I heard a heartbreaking sigh. "I'm sorry." Jess took my hands in his. "I just... I'm sorry. You still feel the strong effects of our bond and I... well I don't. Not anymore."

I nodded my head, not looking at my mate.

Does he not want me anymore?

My heart was breaking.

"My wolf, he's gone, Anna. He's... I don't know. I haven't felt him since... since they started... messing... with me," Jess tried to explain his reasoning, but it was useless.

"Okay, it's okay. It's cool. I get it." I tried acting like it wasn't hurting me nearly as much as it was.

"I'm sorry, Anna. I am..." Jess placed a kiss to my left hand before he walked out of our shared bedroom.

Two days was all that he and I have had together. Personally, I was expecting him to run to me and kiss the living daylights out of me when he saw me again.

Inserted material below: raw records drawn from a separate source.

$ cat src/rtl/pc_unit.sv
// pc_unit: registered program counter with a hardware return-address stack.
//
// Sits between the control FSM and the instruction BRAM; pc drives the BRAM
// address directly, so it comes straight from a flop.
//
// Ports:
//   clk          rising-edge clock
//   reset        synchronous, active-high; overrides stall and op
//   stall        1 = hold pc, stack pointer, stack contents and stack_err
//   op           0 INC, 1 JUMP, 2 BRANCH, 3 CALL, 4 RET, 5-7 behave as INC
//   cond         branch-taken qualifier (BRANCH only)
//   target       absolute target for JUMP / CALL
//   offset       two's-complement displacement for BRANCH
//   pc           current program counter
//   ret_addr     top-of-stack entry, 0 when the stack is empty
//   stack_full   stack holds STACK_DEPTH entries
//   stack_empty  stack holds no entries
//   stack_err    sticky overflow/underflow flag, cleared only by reset
module pc_unit #(
    parameter int               WIDTH        = 16,
    parameter int               STACK_DEPTH  = 8,
    parameter logic [WIDTH-1:0] RESET_VECTOR = '0
) (
    input  logic             clk,
    input  logic             reset,
    input  logic             stall,
    input  logic [2:0]       op,
    input  logic             cond,
    input  logic [WIDTH-1:0] target,
    input  logic [WIDTH-1:0] offset,
    output logic [WIDTH-1:0] pc,
    output logic [WIDTH-1:0] ret_addr,
    output logic             stack_full,
    output logic             stack_empty,
    output logic             stack_err
);

    localparam int SP_W  = $clog2(STACK_DEPTH + 1);
    localparam int IDX_W = (STACK_DEPTH > 1) ? $clog2(STACK_DEPTH) : 1;

    typedef enum logic [2:0] {
        OP_INC    = 3'd0,
        OP_JUMP   = 3'd1,
        OP_BRANCH = 3'd2,
        OP_CALL   = 3'd3,
        OP_RET    = 3'd4
    } op_e;

    logic [SP_W-1:0]  sp;
    logic [WIDTH-1:0] ras [STACK_DEPTH];
    logic [WIDTH-1:0] pc_inc;
    logic [IDX_W-1:0] push_idx;
    logic [IDX_W-1:0] top_idx;
    logic             do_push;

    assign pc_inc      = pc + WIDTH'(1);
    assign stack_full  = (sp == SP_W'(STACK_DEPTH));
    assign stack_empty = (sp == '0);

    // sp points at the next free slot; the top entry lives one below it.
    // Both indices are only used when they are in range (guarded by the
    // full/empty decodes), so truncating to the array index width is safe.
    assign push_idx = IDX_W'(sp);
    assign top_idx  = IDX_W'(sp - SP_W'(1));

    assign ret_addr = stack_empty ? '0 : ras[top_idx];

    assign do_push = !reset && !stall && (op == OP_CALL) && !stack_full;

    // Stack storage carries no reset: stale entries are unreachable once sp
    // is cleared, because ret_addr and RET both gate on stack_empty.
    always_ff @(posedge clk) begin
        if (do_push) begin
            ras[push_idx] <= pc_inc;
        end
    end

    always_ff @(posedge clk) begin
        if (reset) begin
            pc        <= RESET_VECTOR;
            sp        <= '0;
            stack_err <= 1'b0;
        end else if (!stall) begin
            case (op)
                OP_JUMP: begin
                    pc <= target;
                end
                OP_BRANCH: begin
                    // Modulo add of the two's-complement offset is a signed add.
                    pc <= cond ? (pc + offset) : pc_inc;
                end
                OP_CALL: begin
                    if (stack_full) begin
                        pc        <= pc_inc;
                        stack_err <= 1'b1;
                    end else begin
                        pc <= target;
                        sp <= sp + SP_W'(1);
                    end
                end
                OP_RET: begin
                    if (stack_empty) begin
                        pc        <= pc_inc;
                        stack_err <= 1'b1;
                    end else begin
                        pc <= ras[top_idx];
                        sp <= sp - SP_W'(1);
                    end
                end
                default: begin
                    pc <= pc_inc;
                end
            endcase
        end
    end

endmodule
$ cat config.mk
export PLATFORM = sky130hd
export DESIGN_NAME = pc_unit
export DESIGN_NICKNAME = d
export VERILOG_FILES = /design/src/rtl/pc_unit.sv
export SDC_FILE = /design/constraint.sdc
export NUM_CORES = 1
export LEC_CHECK = 0
export ABC_AREA = 1
export BUFFER_PORTS_ARGS = -buffer_cell sky130_fd_sc_hd__buf_2
export CAP_MARGIN = 0
export CORE_ASPECT_RATIO = 1.2
export CORE_MARGIN = 5
export CORE_UTILIZATION = 45
export DETAILED_ROUTE_END_ITERATION = 10
export PLACE_DENSITY = 0.69
export REMOVE_ABC_BUFFERS = 1
export SYNTH_ARGS = -nofsm -noshare
export SYNTH_HDL_FRONTEND = slang
export SYNTH_SLANG_ARGS = --single-unit
$ cat constraint.sdc
create_clock -name clk -period 4.5 [get_ports clk]
set_clock_uncertainty 0.15 [all_clocks]
set_input_delay 0 -clock clk [delete_from_list [all_inputs] [get_ports clk]]
set_output_delay 0 -clock clk [all_outputs]
set_load 0.02 [all_outputs]
==> results of run 1 <==
==> registers in the layout, indices dropped and copies added, names as in the netlist <==
| signal | count |
|---|---|
| ras | 128 |
| pc | 16 |
| sp | 4 |
| stack_err | 1 |
==> area by class of cell <==
type | instances | area [um^2]
clock buffer | 23 | 489
clock inverter | 9 | 53.8
fill | 1597 | 8180
inverter | 106 | 400
multi-input combinational | 639 | 3200
sequential | 149 | 4270
tap | 220 | 275
timing repair buffer | 111 | 711
==> per-stage QoR <==
| stage | area [um^2] | util, % | total power [mW] |
|---|---|---|---|
| after floorplan | 7850 | - | 1.94 |
| after global placement | 8610 | 49.0 | 2.13 |
| after detailed placement | 8610 | 49.0 | 2.14 |
| after CTS | 9390 | 53.4 | 3.44 |
| after global routing | 9390 | 53.4 | 3.58 |
| final | 9390 | 53.4 | 3.43 |
==> cells by family (layout without fill, tap and decap cells) <==
family          Yosys count  in the layout
simple gates            489            489
compound gates          117            117
fa+ha+maj                19             19
buf+inv                 139            249
flops                   149            149
xor+xnor                 14             14
==> how the worst max path moves through the flow <==
stage | cells past startpoint | from | slack [ns] | to
floorplan | 9 | sp[0] | -0.16 | ras[5][0]
global placement | 10 | sp[1] | 1.72 | ras[4][3]
detailed placement | 10 | sp[1] | 1.66 | ras[4][3]
CTS | 11 | sp[1] | 1.40 | pc[3]
global route | 12 | sp[1] | 1.14 | pc[11]
finish | 11 | sp[1] | 1.34 | pc[15]
==> power by group <==
part           leakage, nW  switching, mW  internal, mW  total (mW)
logic                 2.50          0.389         0.189       0.579
registers             1.34         0.0277          1.53        1.55
clock network        0.270          0.533         0.763        1.30
total                 4.11          0.950          2.48        3.43
==> routing by layer <==
layer | vias to the layer above | track usage (%) | part of all wire (%)
li1 | 3306 | - | -
met1 | 3138 | 27.0 | 39
met2 | 298 | 38.1 | 50
met3 | 57 | 3.09 | 7.0
met4 | 0 | 9.16 | 3.8
met5 | - | 0 | 0
==> cell usage in the layout, fill, tap and decap left out, types with 2 or more instances in the layout <==
| cell | instances |
|---|---|
| inv_2 | 11 |
| nand3_2 | 5 |
| nand4_1 | 17 |
| ha_1 | 18 |
| clkbuf_8 | 2 |
| and3_2 | 4 |
| xor2_1 | 10 |
| nand2_1 | 205 |
| buf_4 | 14 |
| nor3_1 | 6 |
| clkinv_2 | 5 |
| buf_2 | 73 |
| and2_1 | 3 |
| xnor2_1 | 3 |
| o211ai_2 | 7 |
| clkbuf_1 | 3 |
| a31oi_1 | 3 |
| nand2_2 | 2 |
| nor2_1 | 147 |
| o21ai_1 | 3 |
| dlygate4sd3_1 | 24 |
| clkbuf_16 | 18 |
| and3_1 | 7 |
| nor2_2 | 3 |
| nand3b_1 | 9 |
| o21ai_0 | 72 |
| a21oi_1 | 22 |
| edfxtp_1 | 128 |
| inv_1 | 94 |
| nor3_2 | 4 |
| nand3_1 | 76 |
| dfxtp_1 | 20 |
| o211ai_1 | 6 |
==> worst min-delay path, cell delays in order <==
cell     delay (ns)
buf_2          0.10
inv_1          0.04
nor2_1         0.07
nor2_1         0.16
nand3_1        0.10
nand2_1        0.06
inv_1          0.03
==> run summary, run 1 <==
port buffer count -> 73
Seq cells post-synth -> 149
main combinational cell family by area after synthesis -> simple AND/OR/NAND/NOR gates
number of synthesized flops with an enable pin -> 128
nets -> 1082
max-cap violations -> 0
Max Slew Vio Count -> 0
cell family contributing the most delay on the critical path -> buffers and inverters
FP Rows -> 53
CP peak stage delay -> 0.64 ns
CTS Buf Count -> 17
Fin. Hold Viols -> 0
RSZ-0062 raised after global routing -> false
type of the worst setup path -> register to register
DRT iter0 DRCs -> 512
GRT Util Overall -> 21.8%
Remaining DRCs -> 0
startpoint type of the worst setup path -> register
Top Ports -> 74
Vias/cell -> 5.41
Ys Warns -> 0
global-route wire length before repair -> 35400 um
Post-Synth XOR/XNOR Area -> 1.62%
WP data required -> 4.71 ns
r2r setup slk -> 1.34 ns
final worst path period need -> 3.16 ns
slowest stage cell, crit path -> ha_1
largest net degree at the start of global routing -> 72
Initial Util -> 45.8%
P_leak -> 4.11 nW
R2R depth -> 11
Slew HR -> 39.4%
vias in the first global route -> 6638
router iterations before antenna repair -> 7
Yosys top cell area share -> 47.8%
Final ANT Viol Nets -> 0
hold_ws -> 0.0521 ns
Worst EP arrival -> 3.37 ns
crit end category -> register
H-tree levels -> 4
Mapped Area -> 8040 um^2
Finished Layout Cells -> 1257
Root Driver -> clkbuf_16
Yosys top cell by area -> edfxtp_1
setup TNS -> 0 ns
hold_sp -> target[9]
DR WL/cell -> 17.7 um
CP most frequent cell -> nor2_1
post-synthesis mux area share -> 0%
Core ar. -> 17600 um^2
worst hold path endpoint -> pc[9]
n_diodes -> 0
R2R Path Start -> sp[1]
sequential element share of the synthesized area -> 53.0%
Clock Latency Late Sink -> 0.41 ns
post-synthesis simple-gate area fraction -> 26.4%
Die Area -> 20700 um^2
Mapped Cells -> 927
Clock Tree Buf Depth -> 2
gr ovfl total -> 0
Synth top cells by count -> nand2_1, nor2_1, edfxtp_1
Tcrit/Tclk final -> 70.3%
CP Max Fanout -> 19
Resize count post-CTS -> 0
share of cells above drive strength 1 -> 15.2%
Worst VDD drop -> 0.253 mV
Cell variety after synth -> 40
main flop type after synthesis -> edfxtp_1
vias -> 6799
top-count cell post-synth -> nand2_1
final wirelength -> 22200 um
cells taking the most area after synthesis -> edfxtp_1, nand2_1, nor2_1
Crit Reg-Reg Endpoint -> pc[15]
hold depth -> 7
Post-Syn Area per Cell -> 8.67 um^2
clock tree from TritonCTS -> built
Sink Count -> 149
initial antenna violation count -> 0
clk slew on worst S/H paths -> 0.06 ns
Critical Path, Cell by Cell -> inv_1, ha_1, inv_2, nor2_1, o21ai_0, nand3_1, nand4_1, nand2_1, nor2_1, a21oi_1, dlygate4sd3_1
Synth Area in Compound Gates -> 8.47%
Post-CTS Hold Fix Bufs -> 24
post-CTS setup buffers -> 0
Pwr Density -> 365 nW/um^2
Final WS setup -> 1.34 ns
final setup fails -> 0
Worst-Margin Slew -> 0.904 ns
DP Cell Count -> 1201
Final Wtd Congestion -> 0.990
die height -> 156 um
Area Overhead vs Synth -> 16.8%
status -> completed
dpl ws -> 1.66 ns
Post-Synth Adder-Cell Area -> 3.05%
Hold WC Path Type -> input pin to register
Chip Width -> 132 um
fmax -> 0.316 GHz
Synth async-reset ratio -> 0%
hpwl dp -> 15700 um
Bufs and invs on worst path -> 3
(Power assumes the default switching activity.)
==> inputs of run 2 (changes only) <==
--- a/config.mk
+++ b/config.mk
@@ -12,7 +12,7 @@
 export CORE_MARGIN = 5
 export CORE_UTILIZATION = 45
 export DETAILED_ROUTE_END_ITERATION = 10
-export PLACE_DENSITY = 0.69
+export PLACE_DENSITY = 0.72
 export REMOVE_ABC_BUFFERS = 1
 export SYNTH_ARGS = -nofsm -noshare
 export SYNTH_HDL_FRONTEND = slang
==> constraint.sdc (replaced) <==
create_clock -name clk -period 2.7 [get_ports clk]
set_clock_uncertainty 0.15 [all_clocks]
set_input_delay 0 -clock clk [delete_from_list [all_inputs] [get_ports clk]]
set_output_delay 0 -clock clk [all_outputs]
set_load 0.02 [all_outputs]
==> run summary, run 2 (synthesis gave the netlist of run 1 again) <==
Clock Tree Buf Depth -> 2 (unchanged)
largest registers -> ras (128), pc (16), sp (4)
GRT Util Overall -> 21.1% (-0.63 points)
startpoint type of the worst setup path -> register
M1 WL -> 9260 um (+6.7%)
Slew HR -> 53.6% (+14 points)
Final Wtd Congestion -> 0.953 (-3.7%)
met2 wire len -> 10800 um (-3.5%)
hold depth -> 4 (-3)
max-cap violations -> 0 (unchanged)
DRT iter0 DRCs -> 479 (-6.4%)
type of the worst setup path -> register to register
setup TNS -> 0 ns (unchanged)
Sink Count -> 149 (unchanged)
crit end category -> register
dpl ws -> 0.377 ns (-1.28 ns)
met3 routed WL -> 1200 um (-23%)
R2R depth -> 11 (unchanged)
gr ovfl total -> 0 (unchanged)
largest net degree at the start of global routing -> 72 (unchanged)
Area Overhead vs Synth -> 18.6%
final wirelength -> 22000 um (-1.2%)
max FFs per register -> 128 (unchanged)
Tcrit/Tclk final -> 94.8% (+24 points)
commonest non-fill, non-tap cell in the layout -> nand2_1
FP Rows -> 53 (unchanged)
slowest stage cell, crit path -> dlygate4sd3_1
most frequent cells in the layout -> nand2_1, nor2_1, edfxtp_1, inv_1, nand3_1
Max Slew Vio Count -> 0 (unchanged)
Chip Width -> 132 um (unchanged)
vias -> 6838 (+0.57%)
Worst VDD drop -> 0.417 mV (+65%)
area of the multi-input gates -> 3200 um^2 (about the same)
CTS Buf Count -> 17 (unchanged)
Power Total -> 5.86 mW (+71%)
Final WS setup -> 0.140 ns (-1.20 ns)
port buffer count -> 73 (unchanged)
nets -> 1093 (+1.0%)
Vias/cell -> 5.39 (-0.30%)
Fin. Hold Viols -> 0 (unchanged)
status -> completed
Root Driver -> clkbuf_16
Initial Util -> 45.8% (unchanged)
clock tree from TritonCTS -> built
Critical Path, Cell by Cell -> inv_1, ha_2, buf_6, nor2_1, o21ai_0, nand3_1, nand4_1, nand2_1, nor2_1, a21oi_1, dlygate4sd3_1
RSZ-0062 raised after global routing -> false
CP peak stage delay -> 0.56 ns (-0.08 ns)
FILL cells -> 1555 (-2.6%)
CP Max Fanout -> 12 (-7)
router iterations before antenna repair -> 5 (-2)
Clock Latency Late Sink -> 0.42 ns (about the same)
Top reg by flops -> ras
global-route wire length before repair -> 34400 um (-2.7%)
WP data required -> 2.86 ns (-1.85 ns)
CP most frequent cell -> nor2_1
die height -> 156 um (unchanged)
Register Area -> 4270 um^2 (+0.18%)
fmax -> 0.391 GHz (+24%)
Final ANT Viol Nets -> 0 (unchanged)
Die Area -> 20700 um^2 (unchanged)
P_leak -> 4.17 nW (+1.4%)
share of cells above drive strength 1 -> 16.9% (+1.7 points)
initial antenna violation count -> 0 (unchanged)
Remaining DRCs -> 0 (unchanged)
Top Ports -> 74 (unchanged)
Worst EP arrival -> 2.72 ns (-0.65 ns)
Worst-Margin Slew -> 0.695 ns (-0.209 ns)
n_diodes -> 0 (unchanged)
DR WL/cell -> 17.3 um (-2.1%)
Hold WC Path Type -> input pin to register
final worst path period need -> 2.56 ns (-0.605 ns)
clk slew on worst S/H paths -> 0.06 ns (about the same)
vias in the first global route -> 6551 (-1.3%)
Top Layer Used -> met4
final setup fails -> 0 (unchanged)
Pwr Density -> 614 nW/um^2 (+68%)
hpwl dp -> 15400 um (-1.8%)
H-tree levels -> 4 (unchanged)
Core ar. -> 17600 um^2 (unchanged)
==> run 2: changes by cell type in the layout (fill, tap and decap cells not counted), sizes merged <==
| cell | change |
|---|---|
| clkinvlp | +4 |
| inv | +1 |
| buf | +12 |
| clkbuf | -3 |
| bufinv | +2 |
| dlygate4sd3 | -1 |
| clkinv | -4 |
==> run 2: per-stage QoR <==
step	instance area (um^2)	cells	util [%]	hold WS, ns
global placement	8670	1209	49.3	0.171
detailed placement	8670	1209	49.3	0.175
CTS	9470	1264	53.9	0.00712
floorplan	7850	894	-	-0.0776
global route	9540	1268	54.3	0.0627
finish	9540	1268	54.3	0.0321
==> run 2: timing repair <==
action,4_1_cts,5_1_grt
endpoints found under the hold margin,17,0
buffers inserted,0,4
gates resized for setup,0,13
hold buffers,23,0
endpoints found under the setup margin,0,11
==> run 2: area by class of cell <==
cell class                      instances  share of cell area, %
Sequential cell                       149                   44.8
Multi-Input combinational cell        639                   33.5
Timing Repair Buffer                  122                   8.58
Clock buffer                           20                   4.58
Inverter                              106                   4.22
Tap cell                              220                   2.89
Clock inverter                         12                   1.39
==> run 2: layer usage <==
metal / up-vias / global-route usage (%)
li1: 3321 / -
met1: 3208 / 26.5
met2: 266 / 36.1
met3: 43 / 3.34
met4: 0 / 9.70
met5: - / 0
==> run 2: path summary, 6_finish.rpt <==
kind	from	to	slack [ns]
setup / recovery	sp[1]	pc[15]	0.14
hold / removal	op[2]	sp[2]	0.03
setup reg to reg	sp[1]	pc[15]	0.14
hold reg to reg	sp[3]	sp[3]	0.38
==> run 2: power by group <==
| part | internal, mW | leakage [nW] | switching (mW) |
|---|---|---|---|
| registers | 2.55 | 1.34 | 0.0429 |
| clock network | 1.36 | 0.261 | 0.924 |
| logic | 0.331 | 2.56 | 0.654 |
==> run 2: critical path, delay by kind of cell, from the launching register on <==
kind / cells / cell delay, ns
simple gates: 5 / 0.48
buf+inv: 3 / 0.84
flops: 1 / 0.40
fa+ha+maj: 1 / 0.40
compound gates: 2 / 0.17
===== config.mk =====
export PLATFORM = sky130hd
export DESIGN_NAME = halftone_sequencer
export DESIGN_NICKNAME = d
export VERILOG_FILES = /design/src/rtl/halftone_sequencer.sv
export SDC_FILE = /design/constraint.sdc
export NUM_CORES = 1
export LEC_CHECK = 0
export BUFFER_PORTS_ARGS = -buffer_cell sky130_fd_sc_hd__buf_2
export CORE_UTILIZATION = 45
export DETAILED_ROUTE_END_ITERATION = 12
export GPL_ROUTABILITY_DRIVEN = 0
export PLACE_DENSITY = 0.75
export SYNTH_ARGS = -nofsm -noshare
export SYNTH_HDL_FRONTEND = slang
export SYNTH_SLANG_ARGS = --single-unit

===== constraint.sdc =====
create_clock -name clk -period 1.4 [get_ports clk]
set_clock_uncertainty 0.05 [all_clocks]
set_input_delay 0.14 -clock clk [delete_from_list [all_inputs] [get_ports clk]]
set_output_delay 0.14 -clock clk [all_outputs]
set_load 0.01 [all_outputs]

We haven't even kissed yet.

I was hoping that we would lay in bed, all cuddled up under the covers if we weren't going at it like wolves.

We've barely hugged.

When we were in bed together, Jess was all tensed up on one side of the bed. If I made a move to get closer to him, he would just get out of bed completely.

I hated it.

But what honestly hurt the most was his excuses for not wanting to see the children. Our boys. They wanted their father. They were crying for him.

But he didn't want them around.

Seeing my kids hurt and begging for their father hurt me more than anything.